Тишина и умиротворенность...
Пролилась морозно и светло
в душу неожиданная ровность.
Это не усталость, вовсе нет;
не цинизм и не равнодушие, —
просто на войну я вдруг взглянул
трезвыми солдатскими глазами.
Двое суток рыскала метель.
И траншея корчилась и стыла.
И напоминает фронт теперь
солнечную снежную пустыню.
Но хотя в искрящемся огне
все кругом и холодно и пусто,
что ж не просыпается во мне
прежнее тоскующее чувство?
Или я и вправду, перемучась,
жестче стал душою и умней,
и война, паскуда, утеряла
надо мной удушливую власть?
Да и разве, если трезво вникнуть,
все на свете так уж сложно?
Это к смерти мудрено привыкнуть,
а к войне — привыкнуть можно.
И однажды, вот в такое утро —
солнечное, снежное, морозное —
и на смерть посмотришь по-иному:
вроде — как на риск профессии.
Впрочем, хватит разводить лирику.
Пора приступать к расчистке траншеи.
Фрицы уже взялись за лопатки:
эвон снег заметелил над бруствером.
Кончат раньше нас и начнут орать:
“Рус!
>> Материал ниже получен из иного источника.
[src/rtl/gpio_irq_pkg.sv]
package gpio_irq_pkg;
   localparam int CAUSE_OFS = 32'h14;
   localparam int EMASK_OFS = 32'h18;
   localparam int LMASK_OFS = 32'h1C;

   function automatic int grp_count(input int lines, input int gw);
      return lines / gw;
   endfunction
endpackage

[src/rtl/gpio_irq_edge.sv]
module gpio_irq_edge #(
   parameter int N = 32
) (
   input  logic         clk,
   input  logic         rst_n,
   input  logic [N-1:0] din,
   input  logic         clr_en,
   input  logic [N-1:0] clr_keep,
   output logic [N-1:0] cause_q,
   output logic [N-1:0] set_o
);
   logic [N-1:0] prev_q;
   logic         primed_q;
   logic [N-1:0] keep;

   assign set_o = din & ~prev_q & {N{primed_q}};
   assign keep  = clr_en ? clr_keep : {N{1'b1}};

   always_ff @(posedge clk or negedge rst_n) begin
      if (!rst_n) begin
         prev_q   <= '0;
         primed_q <= 1'b0;
         cause_q  <= '0;
      end else begin
         prev_q   <= din;
         primed_q <= 1'b1;
         cause_q  <= (cause_q & keep) | set_o;
      end
   end
endmodule

[src/rtl/gpio_irq_regs.sv]
module gpio_irq_regs
   import gpio_irq_pkg::*;
#(
   parameter int N        = 32,
   parameter int ADDR_W   = 8,
   parameter int MASK_OFS = 0
) (
   input  logic              clk,
   input  logic              rst_n,
   input  logic              wr,
   input  logic [ADDR_W-1:0] addr,
   input  logic [N-1:0]      wdata,
   input  logic [N-1:0]      cause_q,
   output logic              cause_wr,
   output logic [N-1:0]      emask_q,
   output logic [N-1:0]      lmask_q,
   output logic [N-1:0]      rdata
);
   localparam logic [ADDR_W-1:0] A_CAUSE = ADDR_W'(CAUSE_OFS);
   localparam logic [ADDR_W-1:0] A_EMASK = ADDR_W'(EMASK_OFS + MASK_OFS);
   localparam logic [ADDR_W-1:0] A_LMASK = ADDR_W'(LMASK_OFS + MASK_OFS);

   logic hit_c, hit_e, hit_l;

   assign hit_c    = (addr == A_CAUSE);
   assign hit_e    = (addr == A_EMASK);
   assign hit_l    = (addr == A_LMASK);
   assign cause_wr = wr & hit_c;

   always_ff @(posedge clk or negedge rst_n) begin
      if (!rst_n) begin
         emask_q <= '0;
         lmask_q <= '0;
      end else if (wr) begin
         if (hit_e) emask_q <= wdata;
         if (hit_l) lmask_q <= wdata;
      end
   end

   always_comb begin
      rdata = '0;
      if (hit_c)      rdata = cause_q;
      else if (hit_e) rdata = emask_q;
      else if (hit_l) rdata = lmask_q;
   end
endmodule

[src/rtl/gpio_irq_group.sv]
module gpio_irq_group #(
   parameter int N       = 32,
   parameter int GW      = 8,
   parameter bit REG_OUT = 1'b1
) (
   input  logic           clk,
   input  logic           rst_n,
   input  logic [N-1:0]   line_cause,
   output logic [N/GW-1:0] irq
);
   localparam int NG = N / GW;

   logic [NG-1:0] any;

   for (genvar g = 0; g < NG; g++) begin : g_or
      assign any[g] = |line_cause[g*GW +: GW];
   end

   if (REG_OUT) begin : g_reg
      always_ff @(posedge clk or negedge rst_n) begin
         if (!rst_n) irq <= '0;
         else        irq <= any;
      end
   end else begin : g_comb
      assign irq = any;
   end
endmodule

[src/rtl/gpio_irq_agg.sv]
module gpio_irq_agg
   import gpio_irq_pkg::*;
#(
   parameter int NUM_LINES = 32,
   parameter int GROUP_W   = 8,
   parameter int ADDR_W    = 8,
   parameter int MASK_OFS  = 0,
   parameter bit SUM_REG   = 1'b1
) (
   input  logic                         clk,
   input  logic                         rst_n,
   input  logic [NUM_LINES-1:0]         din,
   input  logic                         reg_wr,
   input  logic [ADDR_W-1:0]            reg_addr,
   input  logic [NUM_LINES-1:0]         reg_wdata,
   output logic [NUM_LINES-1:0]         reg_rdata,
   output logic [NUM_LINES/GROUP_W-1:0] irq_grp
);
   localparam int NUM_GRP = grp_count(NUM_LINES, GROUP_W);

   if (NUM_LINES % GROUP_W != 0) begin : g_chk_div
      $error("NUM_LINES must be a multiple of GROUP_W");
   end
   if (NUM_GRP < 1) begin : g_chk_grp
      $error("at least one group required");
   end
   if ((1 << ADDR_W) <= LMASK_OFS + MASK_OFS) begin : g_chk_addr
      $error("ADDR_W too narrow for register map");
   end

   logic [NUM_LINES-1:0] cause_q, emask_q, lmask_q, edge_set, line_cause;
   logic                 cause_wr;

   gpio_irq_regs #(.N(NUM_LINES), .ADDR_W(ADDR_W), .MASK_OFS(MASK_OFS)) u_regs (
      .clk(clk), .rst_n(rst_n), .wr(reg_wr), .addr(reg_addr), .wdata(reg_wdata),
      .cause_q(cause_q), .cause_wr(cause_wr), .emask_q(emask_q),
      .lmask_q(lmask_q), .rdata(reg_rdata)
   );

   gpio_irq_edge #(.N(NUM_LINES)) u_edge (
      .clk(clk), .rst_n(rst_n), .din(din), .clr_en(cause_wr),
      .clr_keep(reg_wdata), .cause_q(cause_q), .set_o(edge_set)
   );

   assign line_cause = (din & lmask_q) | (cause_q & emask_q);

   gpio_irq_group #(.N(NUM_LINES), .GW(GROUP_W), .REG_OUT(SUM_REG)) u_grp (
      .clk(clk), .rst_n(rst_n), .line_cause(line_cause), .irq(irq_grp)
   );
endmodule

[config.mk]
export PLATFORM = sky130hd
export DESIGN_NAME = gpio_irq_agg
export DESIGN_NICKNAME = d
export VERILOG_FILES = /design/src/rtl/gpio_irq_pkg.sv /design/src/rtl/gpio_irq_edge.sv /design/src/rtl/gpio_irq_regs.sv /design/src/rtl/gpio_irq_group.sv /design/src/rtl/gpio_irq_agg.sv
export SDC_FILE = /design/constraint.sdc
export NUM_CORES = 1
export LEC_CHECK = 0
export ABC_AREA = 1
export BUFFER_PORTS_ARGS = -buffer_cell sky130_fd_sc_hd__buf_2
export CORE_ASPECT_RATIO = 1.25
export CORE_UTILIZATION = 50
export DETAILED_ROUTE_END_ITERATION = 6
export PLACE_DENSITY = 0.78
export SLEW_MARGIN = 40
export SYNTH_ARGS = -nofsm -noshare
export SYNTH_HDL_FRONTEND = slang
export SYNTH_SLANG_ARGS = --single-unit
[constraint.sdc]
create_clock -name clk -period 2.5 [get_ports clk]
set_input_delay 0.375 -clock clk [delete_from_list [all_inputs] [get_ports clk]]
set_output_delay 0.375 -clock clk [all_outputs]
set_load 0.05 [all_outputs]
# Yosys cells after proc, flatten, opt, wreduce, memory -nomap -nowiden
# Cells that the tools add are included.
[totals]
out_inout_bits = 36
reg_bits = 133
elab_cells = 28
in_bits = 75
[classes]
bitwise = 9
eq_ne = 3
n_reduce_logical = 6
mux = 4
[ops]
columns = ["op", "n"]
rows = [
  ["AND 32 bit", 5],
  ["two-way mux 32 bit", 4],
  ["bitwise OR 32 bit", 2],
  ["NOT 32 bit", 1],
  ["OR reduction 8 bit", 4],
  ["equality test 8 x 5 -> 1 bit (second input constant)", 3],
  ["AND reduction 2 bit", 2],
  ["AND 1 bit", 1],
]

# Logic depth before layout (Yosys ltp)
[depth]
word_depth = 5
depth_mapped = 9
depth_no_buf = 7

# Modules after synthesis
# A second synthesis with hierarchy kept.
[hier_totals]
hier_cells = 863
hier_area_um2 = 6467.5
[by_module_without_submodules]
columns = ["mod", "area_each_um2", "n_inst", "seq_area_each_um2", "cells_each"]
rows = [
  ["gpio_irq_regs", 3214.3, 1, 1601.5, 407],
  ["gpio_irq_edge", 2567.5, 1, 1626.6, 296],
  ["gpio_irq_agg", 360.3, 1, 0.0, 96],
  ["gpio_irq_group", 325.3, 1, 100.1, 64],
]

# Least setup slack after synthesis
# Ideal clock, no wire load.
[synth_timing]
kind = "input to output"
from = "input reg_addr[6]"
to = "output reg_rdata[14]"
t_arrival_ns = 1.477
setup_slack_ns = 0.648
t_required_ns = 2.125
path_stages = 9
path_buffers = 2
cell_sequence = "inv_1 nand2_1 nor2_4 buf_6 nand2_2 inv_2 buf_6 nand2_1 nand3_1"
[synth_via]
elab_chain_cells = 4
word_cells_on_any_way = 6
[synth_rtl]
columns = ["item", "line_no", "source"]
rows = [
  ["start, declared", "gpio_irq_agg.sv:14", "input logic [ADDR_W-1:0] reg_addr,"],
  ["equality test 8 x 5 -> 1 bit", "gpio_irq_regs.sv:27", "assign hit_l = (addr == A_LMASK);"],
  ["two-way mux 32 bit", "gpio_irq_regs.sv:44", "else if (hit_l) rdata = lmask_q;"],
  ["two-way mux 32 bit", "gpio_irq_regs.sv:43", "else if (hit_e) rdata = emask_q;"],
  ["two-way mux 32 bit *", "gpio_irq_regs.sv:42", "if (hit_c) rdata = cause_q;"],
  ["end, declared", "gpio_irq_agg.sv:16", "output logic [NUM_LINES-1:0] reg_rdata,"],
]
# Mark *: on every way between the ends. The rest lies on a longest branch, timed or not.

# Final worst setup path
[layout_timing]
from = "input reg_addr[5]"
to = "output reg_rdata[7]"
# Same word-level chain as after synthesis.

==> reports/metrics.csv <==
stage;metric;value;unit
grt;vias in the first global route;5581;
clock_network;CTS tree;built;
timing;Worst Skew;8.182;ps
min_path;hold crit path type;input pin to register;
power_and_ir_drop;Sequential Power Share;42.7;%
power_and_ir_drop;Clk pwr share;49.4;%
grt;GR Overflow Total;0;
worst_setup_path;CP arrival;1840;ps
drt;DRT iter0 DRCs;345;
worst_setup_path;reg2reg path depth;4;
clock_network;CTS root buf;clkbuf_16;
drt;DRC;0;
clock_network;clk sinks;133;
drt;WL/cell;15.98;um
place;number of I/O port buffers;110;
cells_and_area;Final nets;970;
timing;# setup viols final;0;
cells_and_area;area grow syn2layout;21.56;%
cells_and_area;Register Area;3328;um^2
cells_and_area;Core Util, Final;62.70;%
worst_setup_path;CP max-delay cell;inv_2;
place;gpl congestion;0.8145;
power_and_ir_drop;Pwr Density;707.7;nW/um^2
synthesis;Seq cells post-synth;133;
floorplan;Ports;111;
power_and_ir_drop;Net Switching;1.244;mW
grt;GRT Total Usage;28.16;%
clock_network;H-Tree Depth;4;
timing;setup total negative slack;0;ps
timing;RSZ-0062 raised after global routing;no;
worst_setup_path;CP endpoint kind;output port;
timing;Worst-Margin Slew;654.5;ps
min_path;Min-Delay Startpoint;din[3];
worst_setup_path;worst reg2reg path endpoint;u_grp.irq[0]$_DFF_PN0_;
timing;min Tclk post-route;2214;ps
cells_and_area;area of the multi-input gates;2476;um^2
worst_setup_path;slowest cell delay on critical path;260;ps
worst_setup_path;Critical path buffers and inverters;5;
timing;Final Hold Vio Count;0;
drt;Vias;5757;
clock_network;post-CTS setup buffers;0;
drt;vias per inst;5.370;
synthesis;synth unique cells;23;
power_and_ir_drop;Max VDD drop;0.0004483;V
grt;first-pass GRT wire length;27.56;mm
synthesis;post-synthesis cell count;785;
worst_setup_path;cells along the critical path;buf_2 -> inv_2 -> nand2_2 -> nor2_4 -> nand2_2 -> inv_2 -> buf_4 -> nand2_1 -> nand3_1 -> buf_2;
power_and_ir_drop;internal power;4.152;mW
timing;Final period util;88.55;%
synthesis;yosys warns;0;
floorplan;die width;102.2;um
worst_setup_path;register-to-register path setup slack;1370;ps
drt;WL final;17.13;mm
floorplan;Placement Rows;45;
worst_setup_path;Worst R2R Start;u_edge.cause_q[3]$_DFF_PN0_;
grt;pin count of the biggest net entering global routing;76;
flow_run;Max Cap Viol;0;
grt;initial antenna violation count;0;
timing;final max-slew violation count;0;
outcome;status;complete, no violations;
timing;max frequency;451.7;MHz
timing;Rel. slew slack;56.30;%
synthesis;syn_nets;860;
cells_and_area;share of cells above drive strength 1;19.49;%
place;Detailed Place HPWL;10.86;mm
min_path;WHS Path Cells;1;
worst_setup_path;Critical Path Fanout Max;12;
worst_setup_path;startpoint types;input pin;
power_and_ir_drop;Net Sw Frac;23.05;%
synthesis;synthesized area;6272;um^2
worst_setup_path;Required @ worst endpoint;2120;ps
worst_setup_path;crit path kind;input pin to output port;
worst_setup_path;CP top delay family;buffers and inverters;
cells_and_area;antenna cell count;0;
drt;drt pass-1 iters;5;
synthesis;sequential share of the synthesized area;53.06;%
floorplan;Initial Util;51.57;%
power_and_ir_drop;logic gate share of total power;7.9;%
cells_and_area;FILL cells;1100;
power_and_ir_drop;Leak;4.062;nW
drt;post-route antenna net violation count;0;
clock_network;Clock Pin Slew Worst Setup and Hold Paths;50;ps
worst_setup_path;critical path depth;10;
floorplan;die area;13000;um^2
floorplan;core footprint;12160;um^2
min_path;WHS Endpoint;u_edge.prev_q[3]$_DFF_PN0_;
synthesis;syn_area_per_cell;7.990;um^2
clock_network;later-pin clock latency in the skew report;420;ps
clock_network;CTS max path bufs;2;
clock_network;cts bufs inserted;17;
floorplan;Die Ht;127.2;um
Ифан! Тафай, тафай — рапота!..”
— Часовой! Алексеев!.. По-быстрому
смотайся в землянку — всем подъем:
расчищать траншею от снега.
Захвати лопату и для меня.
— Понял, товарищ сержант. Бегу!
— Тафай, тафай...
* * *
Памяти Сергея Орлова
Медлить больше нельзя: мины рвутся у ног.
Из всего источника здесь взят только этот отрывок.